### [Recorded data]
Source: an optimization exercise on an open RTL-to-GDS flow (aim: small area, a short achievable clock period and few clock cycles). Production flows keep margins and buffers that such runs may drop.

Setup of oak:
## exponent
module exponent (clock, reset_n, enable, x, a, p, ready);
    input logic clock, reset_n, enable;
    input logic [31:0] x, a;
    output logic [31:0] p;
    output logic ready;
    logic [31:0] b;       
    logic [30:0] e;       
    logic busy;
    wire [31:0] s = b | (x & {32{~busy}});
    wire last = (e[30:1] == 31'd0);
    wire keep = reset_n & (busy ? ~last : (ready & enable));
    wire [31:0] sq;       
    wire [31:0] pr;       
    wire sq_1;
    wire sq_2;
    wire sq_3;
    wire sq_4;
    wire sq_5;
    wire sq_6;
    wire sq_7;
    wire sq_8;
    wire sq_9;
    wire sq_10;
    wire sq_11;
    wire sq_12;
    wire sq_13;
    wire sq_14;
    wire sq_15;
    wire sq_16;
    wire sq_17;
    wire sq_18;
    wire sq_19;
    wire sq_20;
    wire sq_21;
    wire sq_22;
    wire sq_23;
    wire sq_24;
    wire sq_25;
    wire sq_26;
    wire sq_27;
    wire sq_28;
    wire sq_29;
    wire sq_30;
    wire sq_31;
    wire sq_32;
    wire sq_33;
    wire sq_34;
    wire sq_35;
    wire sq_36;
    wire sq_37;
    wire sq_38;
    wire sq_39;
    wire sq_40;
    wire sq_41;
    wire sq_42;
    wire sq_43;
    wire sq_44;
    wire sq_45;
    wire sq_46;
    wire sq_47;
    wire sq_48;
    wire sq_49;
    wire sq_50;
    wire sq_51;
    wire sq_52;
    wire sq_53;
    wire sq_54;
    wire sq_55;
    wire sq_56;
    wire sq_57;
    wire sq_58;
    wire sq_59;
    wire sq_60;
    wire sq_61;
    wire sq_62;
    wire sq_63;
    wire sq_64;
    wire sq_65;
    wire sq_66;
    wire sq_67;
    wire sq_68;
    wire sq_69;
    wire sq_70;
    wire sq_71;
    wire sq_72;
    wire sq_73;
    wire sq_74;
    wire sq_75;
    wire sq_76;
    wire sq_77;
    wire sq_78;
    wire sq_79;
    wire sq_80;
    wire sq_81;
    wire sq_82;
    wire sq_83;
    wire sq_84;
    wire sq_85;
    wire sq_86;
    wire sq_87;
    wire sq_88;
    wire sq_89;
    wire sq_90;
    wire sq_91;
    wire sq_92;
    wire sq_93;
    wire sq_94;
    wire sq_95;
    wire sq_96;
    wire sq_97;
  ...
For scale: ~2100 cells after synthesis, ~96 flip-flops, roughly 100 I/O pins, ~22000 sq um of cells after synthesis.
==> flow/config.mk <==
export PLATFORM = sky130hd
export DESIGN_NAME = exponent
export DESIGN_NICKNAME = exponent
export VERILOG_FILES = /design/flow/design.v
export SDC_FILE = /design/flow/constraint.sdc
export NUM_CORES = 4
export LEC_CHECK = 0
export CAP_MARGIN = 20
export CORE_MARGIN = 2
export CORE_UTILIZATION = 40
export PLACE_DENSITY = 0.6
export SETUP_SLACK_MARGIN = 3.5
export SLEW_MARGIN = 20
export SYNTH_HIERARCHICAL = 1
==> flow/constraint.sdc <==
create_clock -name core_clock -period 10.0 [get_ports {clock}]
set_input_delay 2.0000 -clock core_clock [delete_from_list [all_inputs] [get_ports {clock}]]
set_output_delay 2.0000 -clock core_clock [all_outputs]
set_load 0.01 [all_outputs]
run.sh (not shown) runs the stock make flow with config.mk's settings and CLKGATE_MAP_FILE= SYNTH_SCRIPT=/design/flow/synth_recipe.tcl, a recipe that flattens the netlist after the stock synthesis.
--- input diff oak..pine ---
--- a/flow/design.v
+++ b/flow/design.v
@@ -2,19 +2,37 @@
 module exponent (clock, reset_n, enable, x, a, p, ready);
     input logic clock, reset_n, enable;
     input logic [31:0] x, a;
     output logic [31:0] p;
     output logic ready;
     logic [31:0] b;       
     logic [30:0] e;       
     logic busy;
+    logic [31:0] np, nb;
+    assign p = ~np;
+    assign b = ~nb;
     wire [31:0] s = b | (x & {32{~busy}});
     wire last = (e[30:1] == 31'd0);
     wire keep = reset_n & (busy ? ~last : (ready & enable));
+    wire a_ge32 = |a[31:5];
+    wire a_ge16 = |a[31:4];
+    wire a_ge11 = a_ge16 | (a[3] & (a[2] | (a[1] & a[0])));
+    wire a_ge8 = |a[31:3];
+    wire a_ge7 = a_ge8 | (&a[2:0]);
+    wire a_ge6 = a_ge8 | (&a[2:1]);
+    wire a_ge5 = a_ge8 | (a[2] & (a[1] | a[0]));
+    wire a_ge4 = |a[31:2];
+    wire a_ge3 = a_ge4 | (&a[1:0]);
+    wire a_ge2 = |a[31:1];
+    wire a_ge1 = |a;
+    wire zero = (~x[0] & a_ge32) | (~|x[1:0] & a_ge16) | (~|x[2:0] & a_ge11)
+              | (~|x[3:0] & a_ge8) | (~|x[4:0] & a_ge7) | (~|x[5:0] & a_ge6)
+              | (~|x[6:0] & a_ge5) | (~|x[7:0] & a_ge4) | (~|x[10:0] & a_ge3)
+              | (~|x[15:0] & a_ge2) | (~|x & a_ge1);
     wire [31:0] sq;       
     wire [31:0] pr;       
     wire sq_1;
     wire sq_2;
     wire sq_3;
     wire sq_4;
     wire sq_5;
     wire sq_6;
@@ -3740,35 +3758,35 @@
     assign pr[25] = pm_p0_25 ^ pm_g5_24;
     assign pr[26] = pm_p0_26 ^ pm_g5_25;
     assign pr[27] = pm_p0_27 ^ pm_g5_26;
     assign pr[28] = pm_p0_28 ^ pm_g5_27;
     assign pr[29] = pm_p0_29 ^ pm_g5_28;
     assign pr[30] = pm_p0_30 ^ pm_g5_29;
     assign pr[31] = pm_p0_31 ^ pm_g5_30;
     always @(posedge clock) begin
-        b <= sq & {32{keep}};
+        nb <= ~(sq & {32{keep}});
         e <= busy ? (e >> 1) : a[31:1];
     end
     always @(posedge clock) begin
         if (!reset_n) begin
             busy <= 1'b0;
             ready <= 1'b0;
         end else if (busy) begin
-            if (e[0]) p <= pr;
+            if (e[0]) np <= ~pr;
             if (last) begin
                 busy <= 1'b0;
                 ready <= 1'b1;
             end
         end else if (!ready) begin
             ready <= 1'b1;
         end else if (enable) begin
             ready <= 1'b0;
-            busy <= 1'b1;
-            p <= a[0] ? x : 32'd1;
+            busy <= ~zero;
+            np <= ~(zero ? 32'd0 : a[0] ? x : 32'd1);
         end
     end
 endmodule
 module exp_fa (input a, input b, input c, output s, output co);
     assign s = a ^ b ^ c;
     assign co = (a & b) | (a & c) | (b & c);
 endmodule
 module exp_ha (input a, input b, output s, output co);
Findings:
Having completed the whole flow, pine delivered a layout that passed the timing, design-rule and antenna checks. Count of placed standard cells in the final layout, fillers left out went up by a few percent going from oak to pine. Max synthesis-to-layout area growth across pine and oak: pine. oak was routed with fewer vias than pine. Diff oak -> pine: global-route usage over all layers picked up an extra 0.34 points, design area decreased by 640 sq um relative to the old numbers, first-pass GRT wire length went down, shortest period the worst path allows moved down. Required time at the endpoint of the critical path of oak is on par with pine.
Function was not checked in any run of this note: the RTL went through the layout flow alone.

== old ==
The RTL this note starts from:
==> flow/design.v <==
`timescale 1ps/1ps
module exponent (clock, reset_n, enable, x, a, p, ready);
    input logic clock, reset_n, enable;
    input logic [31:0] x, a;
    output logic [31:0] p;
    output logic ready;
    logic [31:0] b;       
    logic [30:0] e;       
    logic busy;
    wire [31:0] s = busy ? b : x;
    logic [31:0] sq_diag;
    logic [31:0] sq_rows [0:14];
    logic [31:0] sq;
    always_comb begin
        for (int i = 0; i < 16; i++) begin
            sq_diag[2*i] = s[i];
            sq_diag[2*i+1] = 1'b0;
        end
        for (int i = 0; i < 15; i++) sq_rows[i] = ((s >> (i+1)) & {32{s[i]}}) << (2*i+2);
        sq = sq_diag;
        for (int i = 0; i < 15; i++) sq = sq + sq_rows[i];
    end
    logic [31:0] pr_rows [0:15];
    logic [31:0] pr_neg;
    logic [31:0] pr;
    always_comb begin
        pr_neg = 32'd0;
        for (int k = 0; k < 16; k++) begin
            logic [2:0] d;
            logic [31:0] m;
            d = {b[2*k+1], b[2*k], (k == 0) ? 1'b0 : b[2*k-1]};
            case (d)
                3'b001, 3'b010: m = p;
                3'b011:         m = p << 1;
                3'b100:         m = ~(p << 1);
                3'b101, 3'b110: m = ~p;
                default:        m = 32'd0;
            endcase
            pr_rows[k] = m << (2*k);
            pr_neg[2*k] = d[2] & ~(d[1] & d[0]);
        end
        pr = pr_neg;
        for (int k = 0; k < 16; k++) pr = pr + pr_rows[k];
    end
    always @(posedge clock) begin
        if (!reset_n) begin
            busy <= 1'b0;
            ready <= 1'b0;
        end else if (busy) begin
            if (e[0]) p <= pr;
            b <= sq;
            e <= e >> 1;
            if (e[30:1] == 31'd0) begin
                busy <= 1'b0;
                ready <= 1'b1;
            end
        end else if (!ready) begin
            ready <= 1'b1;
        end else if (enable) begin
            ready <= 1'b0;
            busy <= 1'b1;
            p <= a[0] ? x : 32'd1;
            b <= sq;
            e <= a[31:1];
        end
    end
endmodule
clock: 10.0 ns
lec_check: 0
cap_margin: 20
core_margin: 2
core_utilization: 40
place_density: 0.6
slew_margin: 20
old: full flow OK, the timing, design-rule and antenna checks passed
### old -> new
==> flow/design.v <==
`timescale 1ps/1ps
module exponent (clock, reset_n, enable, x, a, p, ready);
    input logic clock, reset_n, enable;
    input logic [31:0] x, a;
    output logic [31:0] p;
    output logic ready;
    logic [31:0] b;       
    logic [30:0] e;       
    logic busy;
    wire [31:0] sq_in = busy ? b : x;
    wire [31:0] sq = sq_in * sq_in;
    wire [31:0] pr = p * b;
    always @(posedge clock) begin
        if (!reset_n) begin
            busy <= 1'b0;
            ready <= 1'b0;
        end else if (busy) begin
            if (e[0]) p <= pr;
            b <= sq;
            e <= e >> 1;
            if (e[30:1] == 31'd0) begin
                busy <= 1'b0;
                ready <= 1'b1;
            end
        end else if (!ready) begin
            ready <= 1'b1;
        end else if (enable) begin
            ready <= 1'b0;
            busy <= 1'b1;
            p <= a[0] ? x : 32'd1;
            b <= sq;
            e <= a[31:1];
        end
    end
endmodule
Findings:
- Delta (new minus old): overall routing resource usage went down 2.7 points; minimum period implied by the final worst setup slack grew by 530 ps; critical path depth moved up.
- Max sequential share of layout area across new and old: old
- Diff old -> new: final critical-path share of the clock period went up, multi-input logic cell count increased 8.5%.
No functional check of the RTL was part of any run of this note.

== quartz ==
Another version of the RTL of exponent (not shown whole).
For scale: ~2,100 cells after synthesis, ~98 flip-flops, roughly 20,000 sq um of cells after synthesis.
Design exponent, start of the top module:
module exponent (clock, reset_n, enable, x, a, p, ready);
    input logic clock, reset_n, enable;
    input logic [31:0] x, a;
    output logic [31:0] p;
    output logic ready;
    logic [31:0] b;       
    logic [30:0] e;       
    logic busy, mulph;
    wire [31:0] m = (mulph ? p : b) * b;
    always @(posedge clock) begin
        if (!reset_n) begin
            busy <= 1'b0;
            ready <= 1'b0;
        end else if (busy) begin
            if (mulph) begin
                p <= m;
                e <= e >> 1;
                mulph <= 1'b0;
                if (e[30:1] == 31'd0) begin
                    busy <= 1'b0;
                    ready <= 1'b1;
                end
            end else if (e == 31'd0) begin
                busy <= 1'b0;
                ready <= 1'b1;
            end else begin
                b <= m;
                if (e[0]) mulph <= 1'b1;
                else e <= e >> 1;
            end
        end else if (!ready) begin
            ready <= 1'b1;
        end else if (enable) begin
            ready <= 1'b0;
            busy <= 1'b1;
            mulph <= 1'b0;
            p <= a[0] ? x : 32'd1;
            b <= x;
            e <= a[31:1];
        end
    end
endmodule
==> module exponent, before the edit <==
module exponent (clock, reset_n, enable, x, a, p, ready);
    input logic clock, reset_n, enable;
    input logic [31:0] x, a;
    output logic [31:0] p;
    output logic ready;
    logic [31:0] b;       
    logic [30:0] e;       
    logic busy, mulph;
    wire [31:0] m = (mulph ? p : b) * b;
    always @(posedge clock) begin
        if (!reset_n) begin
            busy <= 1'b0;
            ready <= 1'b0;
        end else if (busy) begin
            if (mulph) begin
                p <= m;
                e <= e >> 1;
                mulph <= 1'b0;
                if (e[30:1] == 31'd0) begin
                    busy <= 1'b0;
                    ready <= 1'b1;
                end
            end else if (e == 31'd0) begin
                busy <= 1'b0;
                ready <= 1'b1;
            end else begin
                b <= m;
                if (e[0]) mulph <= 1'b1;
                else e <= e >> 1;
            end
        end else if (!ready) begin
            ready <= 1'b1;
        end else if (enable) begin
            ready <= 1'b0;
            busy <= 1'b1;
            mulph <= 1'b0;
            p <= a[0] ? x : 32'd1;
            b <= x;
            e <= a[31:1];
        end
    end
endmodule
Settings: LEC_CHECK=0, CAP_MARGIN=20, CORE_MARGIN=2, CORE_UTILIZATION=40, PLACE_DENSITY=0.6, SLEW_MARGIN=20; clock period 10.0 ns.
Relative to quartz, the following input files were edited for amber:
--- a/flow/design.v
+++ b/flow/design.v
@@ -6,16 +6,38 @@
     output logic ready;
     logic [31:0] b;       
     logic [30:0] e;       
     logic busy, mulph;
-    wire [31:0] m = (mulph ? p : b) * b;
+    wire [31:0] mi = mulph ? p : b;
+    logic [31:0] m_o_rows [0:15];
+    logic [31:0] m_o_neg;
+    logic [31:0] m_o;
+    always_comb begin
+        m_o_neg = 32'd0;
+        for (int k = 0; k < 16; k++) begin
+            logic [2:0] d;
+            logic [31:0] m;
+            d = {b[2*k+1], b[2*k], (k == 0) ? 1'b0 : b[2*k-1]};
+            case (d)
+                3'b001, 3'b010: m = mi;
+                3'b011:         m = mi << 1;
+                3'b100:         m = ~(mi << 1);
+                3'b101, 3'b110: m = ~mi;
+                default:        m = 32'd0;
+            endcase
+            m_o_rows[k] = m << (2*k);
+            m_o_neg[2*k] = d[2] & ~(d[1] & d[0]);
+        end
+        m_o = m_o_neg;
+        for (int k = 0; k < 16; k++) m_o = m_o + m_o_rows[k];
+    end
     always @(posedge clock) begin
         if (!reset_n) begin
             busy <= 1'b0;
             ready <= 1'b0;
         end else if (busy) begin
             if (mulph) begin
-                p <= m;
+                p <= m_o;
                 e <= e >> 1;
                 mulph <= 1'b0;
                 if (e[30:1] == 31'd0) begin
                     busy <= 1'b0;
@@ -24,9 +46,9 @@
             end else if (e == 31'd0) begin
                 busy <= 1'b0;
                 ready <= 1'b1;
             end else begin
-                b <= m;
+                b <= m_o;
                 if (e[0]) mulph <= 1'b1;
                 else e <= e >> 1;
             end
         end else if (!ready) begin
Notes after the runs:
- Diff quartz -> amber | maximum frequency | increase of 11%
- amber against quartz: overall die area dropped about 7%, largest clock skew in the final design picked up an extra 3.0 ps, die span in x lost about 3.8%.
- Number of antenna diodes: amber < quartz
Function was not checked in any run of this note: the RTL went through the layout flow alone.

re-timing with driven ports:
Ports are ideal in the flow. The routed layouts listed here were re-timed in OpenROAD. Step 1, drivers: a clkbuf_16 drives clock and a buf_2 each remaining input, both assumed. Step 2 moves the port delays by t, midway between the first and last clock arrival at a register: inputs arrive t later, outputs are due t later. That takes back most of the time a late clock gives input paths. a / b / c = ideal / step 1 / step 2; a / b = the first two.
| run | t, ns | setup slack, ns | worst hold slack (ns) | worst setup path at the end | pins driven straight from the clock port |
|---|---|---|---|---|---|
| oak | 0.405 | 3.435 / 3.443 / 3.038 | 0.489 / 0.489 / 0.489 | input to register | 1 |
| pine | 0.409 | 3.563 / 3.572 / 3.162 | 0.482 / 0.482 / 0.482 | input to register | 1 |
| old | 0.412 | 0.937 / 0.961 / 0.549 | 0.582 / 0.582 / 0.582 | input to register | 1 |
| new | 0.414 | 0.406 / 0.406 / -0.009 | 0.581 / 0.581 / 0.581 | input to register | 1 |
| quartz | 0.396 | 1.133 / 1.133 / 1.133 | 0.482 / 0.482 / 0.482 | register to register | 1 |
| amber | 0.410 | 2.045 / 2.045 / 2.045 | 0.497 / 0.497 / 0.497 | register to register | 1 |
With both steps, setup timing fails in new, where it was met with ideal ports. For new, which loses most, drivers alone change the setup slack by 0.000 ns; drivers and shift together by -0.415 ns.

### [Activity]
Using the data above, reproduce exactly the lines between those holding "wire sq_78;" and "--- input diff", inclusive, and no others.

### [Exercise response]
    wire sq_78;
    wire sq_79;
    wire sq_80;
    wire sq_81;
    wire sq_82;
    wire sq_83;
    wire sq_84;
    wire sq_85;
    wire sq_86;
    wire sq_87;
    wire sq_88;
    wire sq_89;
    wire sq_90;
    wire sq_91;
    wire sq_92;
    wire sq_93;
    wire sq_94;
    wire sq_95;
    wire sq_96;
    wire sq_97;
  ...
For scale: ~2100 cells after synthesis, ~96 flip-flops, roughly 100 I/O pins, ~22000 sq um of cells after synthesis.
==> flow/config.mk <==
export PLATFORM = sky130hd
export DESIGN_NAME = exponent
export DESIGN_NICKNAME = exponent
export VERILOG_FILES = /design/flow/design.v
export SDC_FILE = /design/flow/constraint.sdc
export NUM_CORES = 4
export LEC_CHECK = 0
export CAP_MARGIN = 20
export CORE_MARGIN = 2
export CORE_UTILIZATION = 40
export PLACE_DENSITY = 0.6
export SETUP_SLACK_MARGIN = 3.5
export SLEW_MARGIN = 20
export SYNTH_HIERARCHICAL = 1
==> flow/constraint.sdc <==
create_clock -name core_clock -period 10.0 [get_ports {clock}]
set_input_delay 2.0000 -clock core_clock [delete_from_list [all_inputs] [get_ports {clock}]]
set_output_delay 2.0000 -clock core_clock [all_outputs]
set_load 0.01 [all_outputs]
run.sh (not shown) runs the stock make flow with config.mk's settings and CLKGATE_MAP_FILE= SYNTH_SCRIPT=/design/flow/synth_recipe.tcl, a recipe that flattens the netlist after the stock synthesis.
--- input diff oak..pine ---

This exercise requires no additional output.